Il maggiordomo s'avvicinò ad un cofanetto laccato con intarsi di madreperla e prese un piccolo piego, porgendolo al pirata.

Questi ruppe il suggello e lesse rapidamente ciò che stava scritto dentro.

— Yanez non sa ancora nulla, — disse poi a Tremal-Naik — Kubang ha conservato bene il segreto.

— E poi?

— Avverte Surama di non inquietarsi per lui e che il favorito guarisce rapidamente. Già tutti i bricconi hanno la pelle a prova di acciaio e di piombo.

— E null'altro?

— L'incarica di far sapere a noi che pel momento non corre alcun pericolo e che si è già guadagnata la stima e la confidenza del rajah.

Giacché si trova benissimo alla corte e non sa che gli hanno rapito la fidanzata, lasciamolo tranquillo, operiamo da noi soli. —

Poi volgendosi verso il maggiordomo che stava ritto dinanzi a lui, in attesa dei suoi ordini, gli chiese:

— È avvenuto nessun altro fatto dopo il rapimento della tua padrona?

— No, sahib.
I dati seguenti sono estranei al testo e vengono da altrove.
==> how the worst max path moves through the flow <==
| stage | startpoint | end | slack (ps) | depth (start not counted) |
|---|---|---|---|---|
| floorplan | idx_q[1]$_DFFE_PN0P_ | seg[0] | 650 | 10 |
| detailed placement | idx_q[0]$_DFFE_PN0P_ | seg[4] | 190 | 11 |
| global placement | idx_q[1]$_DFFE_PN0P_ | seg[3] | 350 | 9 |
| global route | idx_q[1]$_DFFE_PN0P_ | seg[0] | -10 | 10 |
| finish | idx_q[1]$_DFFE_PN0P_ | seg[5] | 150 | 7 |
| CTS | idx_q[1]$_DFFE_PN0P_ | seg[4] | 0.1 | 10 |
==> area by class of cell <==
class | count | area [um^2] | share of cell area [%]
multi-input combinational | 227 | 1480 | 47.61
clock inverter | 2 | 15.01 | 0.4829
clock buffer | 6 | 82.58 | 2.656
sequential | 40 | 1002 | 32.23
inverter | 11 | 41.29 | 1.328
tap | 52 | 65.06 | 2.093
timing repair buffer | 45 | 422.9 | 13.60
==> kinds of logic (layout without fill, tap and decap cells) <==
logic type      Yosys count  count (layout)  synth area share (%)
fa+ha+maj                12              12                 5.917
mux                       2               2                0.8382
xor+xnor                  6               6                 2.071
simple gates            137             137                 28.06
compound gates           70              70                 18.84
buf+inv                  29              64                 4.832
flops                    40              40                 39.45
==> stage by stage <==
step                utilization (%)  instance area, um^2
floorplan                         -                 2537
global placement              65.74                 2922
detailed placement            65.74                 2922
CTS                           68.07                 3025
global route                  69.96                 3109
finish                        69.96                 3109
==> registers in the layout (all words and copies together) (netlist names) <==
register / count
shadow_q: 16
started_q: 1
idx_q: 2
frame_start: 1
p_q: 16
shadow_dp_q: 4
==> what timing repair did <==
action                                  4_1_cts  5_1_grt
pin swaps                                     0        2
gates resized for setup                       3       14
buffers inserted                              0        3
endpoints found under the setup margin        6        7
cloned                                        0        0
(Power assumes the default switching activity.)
**config.mk**
```make
export PLATFORM = sky130hd
export DESIGN_NAME = msg_packer
export DESIGN_NICKNAME = d
export VERILOG_FILES = /design/src/rtl/msg_packer.sv
export SDC_FILE = /design/constraint.sdc
export NUM_CORES = 1
export LEC_CHECK = 0
export CAP_MARGIN = 20
export CORE_AREA = 5 5 115 117
export CTS_CLUSTER_DIAMETER = 40
export DETAILED_ROUTE_END_ITERATION = 10
export DIE_AREA = 0 0 120 122
export GPL_TIMING_DRIVEN = 0
export PLACE_DENSITY = 0.79
export SETUP_SLACK_MARGIN = 0.02
export SKIP_LAST_GASP = 1
export SYNTH_ARGS = -nofsm -noshare
export SYNTH_HDL_FRONTEND = slang
export SYNTH_SLANG_ARGS = --single-unit
```
**constraint.sdc**
```tcl
create_clock -name sys_clk -period 9.3 [get_ports sys_clk]
set_input_delay 1.86 -clock sys_clk [delete_from_list [all_inputs] [get_ports sys_clk]]
set_output_delay 1.86 -clock sys_clk [all_outputs]
set_load 0.02 [all_outputs]
```
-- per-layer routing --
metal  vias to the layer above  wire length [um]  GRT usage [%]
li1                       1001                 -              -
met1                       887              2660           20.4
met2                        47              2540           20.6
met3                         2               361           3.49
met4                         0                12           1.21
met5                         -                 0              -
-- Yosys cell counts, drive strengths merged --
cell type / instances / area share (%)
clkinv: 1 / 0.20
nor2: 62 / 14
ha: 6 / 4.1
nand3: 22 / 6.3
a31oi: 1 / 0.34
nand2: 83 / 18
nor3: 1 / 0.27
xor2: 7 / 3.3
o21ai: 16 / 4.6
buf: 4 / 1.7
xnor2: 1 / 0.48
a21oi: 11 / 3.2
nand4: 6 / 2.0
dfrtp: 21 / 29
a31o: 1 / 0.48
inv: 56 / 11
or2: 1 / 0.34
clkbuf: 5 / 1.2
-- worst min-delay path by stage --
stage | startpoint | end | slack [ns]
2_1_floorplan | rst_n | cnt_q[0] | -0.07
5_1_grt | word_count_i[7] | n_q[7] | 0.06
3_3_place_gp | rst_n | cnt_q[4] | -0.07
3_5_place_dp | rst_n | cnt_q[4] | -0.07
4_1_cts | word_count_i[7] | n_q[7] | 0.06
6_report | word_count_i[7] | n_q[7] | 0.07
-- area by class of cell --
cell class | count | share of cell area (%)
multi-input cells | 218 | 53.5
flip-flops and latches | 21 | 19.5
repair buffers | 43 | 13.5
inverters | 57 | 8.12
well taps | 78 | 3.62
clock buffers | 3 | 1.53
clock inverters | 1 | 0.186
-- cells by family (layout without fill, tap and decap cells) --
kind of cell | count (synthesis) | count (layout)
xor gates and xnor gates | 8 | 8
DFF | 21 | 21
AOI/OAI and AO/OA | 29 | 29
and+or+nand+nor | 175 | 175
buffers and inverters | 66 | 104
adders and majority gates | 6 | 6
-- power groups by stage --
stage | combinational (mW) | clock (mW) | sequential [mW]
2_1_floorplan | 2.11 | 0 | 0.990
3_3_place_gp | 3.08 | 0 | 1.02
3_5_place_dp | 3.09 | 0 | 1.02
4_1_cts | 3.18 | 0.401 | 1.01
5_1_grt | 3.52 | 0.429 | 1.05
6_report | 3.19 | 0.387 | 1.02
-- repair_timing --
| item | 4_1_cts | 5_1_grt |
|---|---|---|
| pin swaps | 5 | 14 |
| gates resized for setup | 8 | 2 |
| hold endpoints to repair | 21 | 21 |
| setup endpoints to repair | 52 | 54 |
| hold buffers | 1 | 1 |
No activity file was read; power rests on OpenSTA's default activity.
--- src/rtl/dsp_seq.sv ---
// ADC-to-FIR sample gate and frame sequencer with fx-bus register file.
// Discards FIR warm-up outputs, then frames LEN filtered samples (optionally back-to-back).
module dsp_seq #(
  parameter logic [15:0] BASE     = 16'h0020,
  parameter logic [7:0]  SKIP_RST = 8'd31
) (
  input  logic        i_clk_sys,
  input  logic        i_rst_n,
  input  logic [5:0]  i_dev_id,
  input  logic        i_fx_wr,
  input  logic [21:0] i_fx_waddr,
  input  logic [7:0]  i_fx_data,
  input  logic        i_fx_rd,
  input  logic [21:0] i_fx_raddr,
  output logic [7:0]  o_fx_q,
  input  logic [15:0] i_ad_data,
  input  logic        i_ad_vld,
  output logic [15:0] o_fir_data,
  output logic        o_fir_vld,
  input  logic [15:0] i_fir_q,
  input  logic        i_fir_qvld,
  output logic [15:0] o_sm_data,
  output logic        o_sm_vld,
  output logic        o_sm_sof,
  output logic        o_sm_eof,
  output logic        o_busy,
  output logic        o_done
);

  typedef enum logic [1:0] {StIdle, StWarm, StRun, StDone} state_e;

  state_e      r_state, w_state_nxt;
  logic        r_cont, r_cont_act, w_cont_act_nxt;
  logic [15:0] r_len, r_len_act, w_len_act_nxt;
  logic [7:0]  r_skip, r_skip_act, w_skip_act_nxt;
  logic [7:0]  r_warm, w_warm_nxt;
  logic [15:0] r_cnt, w_cnt_nxt;
  logic        r_done, w_done_nxt, r_err, w_err_nxt, r_abt, w_abt_nxt;
  logic [15:0] r_sm_data, w_sm_data_nxt;
  logic        r_sm_vld, w_sm_vld_nxt, r_sm_sof, w_sm_sof_nxt, r_sm_eof, w_sm_eof_nxt;
  logic [15:0] r_fir_data;
  logic        r_fir_vld;
  logic [7:0]  r_fx_q, w_rdata;

  logic [15:0] w_woff, w_roff;
  logic        w_wr_hit, w_rd_hit;
  logic [6:0]  w_wsel;
  logic        w_start, w_abort, w_busy, w_busy_nxt, w_eof;

  // Register offsets are taken modulo 2^16 so BASE near the top still decodes consistently.
  assign w_woff   = i_fx_waddr[15:0] - BASE;
  assign w_roff   = i_fx_raddr[15:0] - BASE;
  assign w_wr_hit = i_fx_wr && (i_fx_waddr[21:16] == i_dev_id);
  assign w_rd_hit = i_fx_rd && (i_fx_raddr[21:16] == i_dev_id);

  always_comb begin
    w_wsel = '0;
    for (int i = 0; i < 7; i++) begin
      w_wsel[i] = w_wr_hit && (w_woff == 16'(i));
    end
  end

  assign w_start    = w_wsel[0] && i_fx_data[0];
  assign w_abort    = w_wsel[0] && i_fx_data[1];
  assign w_busy     = (r_state == StWarm) || (r_state == StRun);
  assign w_busy_nxt = (w_state_nxt == StWarm) || (w_state_nxt == StRun);
  assign w_eof      = (r_cnt == r_len_act - 16'd1);

  always_ff @(posedge i_clk_sys or negedge i_rst_n) begin
    if (!i_rst_n) begin
      r_cont <= 1'b0;
      r_len  <= '0;
      r_skip <= SKIP_RST;
    end else begin
      if (w_wsel[0]) r_cont <= i_fx_data[2];
      if (w_wsel[1]) r_len[7:0] <= i_fx_data;
      if (w_wsel[2]) r_len[15:8] <= i_fx_data;
      if (w_wsel[3]) r_skip <= i_fx_data;
    end
  end

  always_comb begin
    w_state_nxt    = r_state;
    w_cnt_nxt      = r_cnt;
    w_warm_nxt     = r_warm;
    w_len_act_nxt  = r_len_act;
    w_skip_act_nxt = r_skip_act;
    w_cont_act_nxt = r_cont_act;
    w_done_nxt     = r_done;
    w_err_nxt      = r_err;
    w_abt_nxt      = r_abt;
    w_sm_data_nxt  = r_sm_data;
    w_sm_vld_nxt   = 1'b0;
    w_sm_sof_nxt   = 1'b0;
    w_sm_eof_nxt   = 1'b0;

    if (w_wsel[4]) begin
      if (i_fx_data[1]) w_done_nxt = 1'b0;
      if (i_fx_data[2]) w_err_nxt = 1'b0;
      if (i_fx_data[3]) w_abt_nxt = 1'b0;
    end

    if (w_abort) begin
      w_state_nxt = StIdle;
      w_abt_nxt   = 1'b1;
    end else begin
      unique case (r_state)
        StIdle, StDone: begin
          if (r_state == StDone) w_state_nxt = StIdle;
          if (w_start) begin
            if (r_len == 16'd0) begin
              w_err_nxt = 1'b1;
            end else begin
              w_done_nxt     = 1'b0;
              w_abt_nxt      = 1'b0;
              w_cnt_nxt      = '0;
              w_warm_nxt     = '0;
              w_len_act_nxt  = r_len;
              w_skip_act_nxt = r_skip;
              w_cont_act_nxt = i_fx_data[2];
              w_state_nxt    = (r_skip == 8'd0) ? StRun : StWarm;
            end
          end
        end
        StWarm: begin
          if (i_fir_qvld) begin
            w_warm_nxt = r_warm + 8'd1;
            if (r_warm == r_skip_act - 8'd1) w_state_nxt = StRun;
          end
        end
        StRun: begin
          if (i_fir_qvld) begin
            w_sm_vld_nxt  = 1'b1;
            w_sm_data_nxt = i_fir_q;
            w_sm_sof_nxt  = (r_cnt == 16'd0);
            w_sm_eof_nxt  = w_eof;
            w_cnt_nxt     = r_cnt + 16'd1;
            if (w_eof) begin
              if (r_cont_act) begin
                // Continuous mode: new frame picks up any LEN/CONT written meanwhile.
                w_cnt_nxt      = '0;
                w_len_act_nxt  = r_len;
                w_cont_act_nxt = r_cont;
              end else begin
                w_state_nxt = StDone;
                w_done_nxt  = 1'b1;
              end
            end
          end
        end
      endcase
    end
  end

  always_ff @(posedge i_clk_sys or negedge i_rst_n) begin
    if (!i_rst_n) begin
      r_state    <= StIdle;
      r_cnt      <= '0;
      r_warm     <= '0;
      r_len_act  <= '0;
      r_skip_act <= '0;
      r_cont_act <= 1'b0;
      r_done     <= 1'b0;
      r_err      <= 1'b0;
      r_abt      <= 1'b0;
      r_sm_data  <= '0;
      r_sm_vld   <= 1'b0;
      r_sm_sof   <= 1'b0;
      r_sm_eof   <= 1'b0;
    end else begin
      r_state    <= w_state_nxt;
      r_cnt      <= w_cnt_nxt;
      r_warm     <= w_warm_nxt;
      r_len_act  <= w_len_act_nxt;
      r_skip_act <= w_skip_act_nxt;
      r_cont_act <= w_cont_act_nxt;
      r_done     <= w_done_nxt;
      r_err      <= w_err_nxt;
      r_abt      <= w_abt_nxt;
      r_sm_data  <= w_sm_data_nxt;
      r_sm_vld   <= w_sm_vld_nxt;
      r_sm_sof   <= w_sm_sof_nxt;
      r_sm_eof   <= w_sm_eof_nxt;
    end
  end

  // Gate on the next state too, so leaving WARM/RUN stops fir_vld without a trailing sample.
  always_ff @(posedge i_clk_sys or negedge i_rst_n) begin
    if (!i_rst_n) begin
      r_fir_data <= '0;
      r_fir_vld  <= 1'b0;
    end else begin
      r_fir_vld <= w_busy && w_busy_nxt && i_ad_vld;
      if (w_busy) r_fir_data <= i_ad_data;
    end
  end

  always_comb begin
    w_rdata = '0;
    unique case (w_roff)
      16'd0:   w_rdata = {5'b0, r_cont, 2'b0};
      16'd1:   w_rdata = r_len[7:0];
      16'd2:   w_rdata = r_len[15:8];
      16'd3:   w_rdata = r_skip;
      16'd4:   w_rdata = {4'b0, r_abt, r_err, r_done, w_busy};
      16'd5:   w_rdata = r_cnt[7:0];
      16'd6:   w_rdata = r_cnt[15:8];
      default: w_rdata = '0;
    endcase
  end

  always_ff @(posedge i_clk_sys or negedge i_rst_n) begin
    if (!i_rst_n) begin
      r_fx_q <= '0;
    end else begin
      r_fx_q <= w_rd_hit ? w_rdata : 8'd0;
    end
  end

  assign o_fx_q     = r_fx_q;
  assign o_fir_data = r_fir_data;
  assign o_fir_vld  = r_fir_vld;
  assign o_sm_data  = r_sm_data;
  assign o_sm_vld   = r_sm_vld;
  assign o_sm_sof   = r_sm_sof;
  assign o_sm_eof   = r_sm_eof;
  assign o_busy     = w_busy;
  assign o_done     = r_done;

endmodule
Ho notato però che alla sera ronzano attorno al palazzo, fino a notte tardissima, delle persone.

— Ah! — esclamò Sandokan. — Si sorveglia qui. Non ne dubitavo. Hai fatto delle ricerche?

— Sì, sahib e sempre infruttuose.

— Hai avvertito la polizia?

— Non ho osato, temendo che la padrona sia stata rapita per ordine del rajah.

— Hai fatto benissimo. Tremal-Naik, Bindar, rimettiamoci in caccia.

— Ed io, signore, che cosa devo fare? — chiese il maggiordomo.

— Assolutamente nulla fino al nostro ritorno. Gli uomini che il sahib bianco ha lasciati a guardia di Surama sono sempre qui?

— Sì.

— Li avvertirai di tenersi pronti; posso aver bisogno anche di loro per rinforzar la mia scorta.

Domani sera, a notte inoltrata, noi saremo qui. Addio. —

Uscì dal salotto e raggiunse i suoi uomini che si erano seduti sulla gradinata.

— Deponete le carabine, — disse loro. — Conservate solo le pistole e le scimitarre.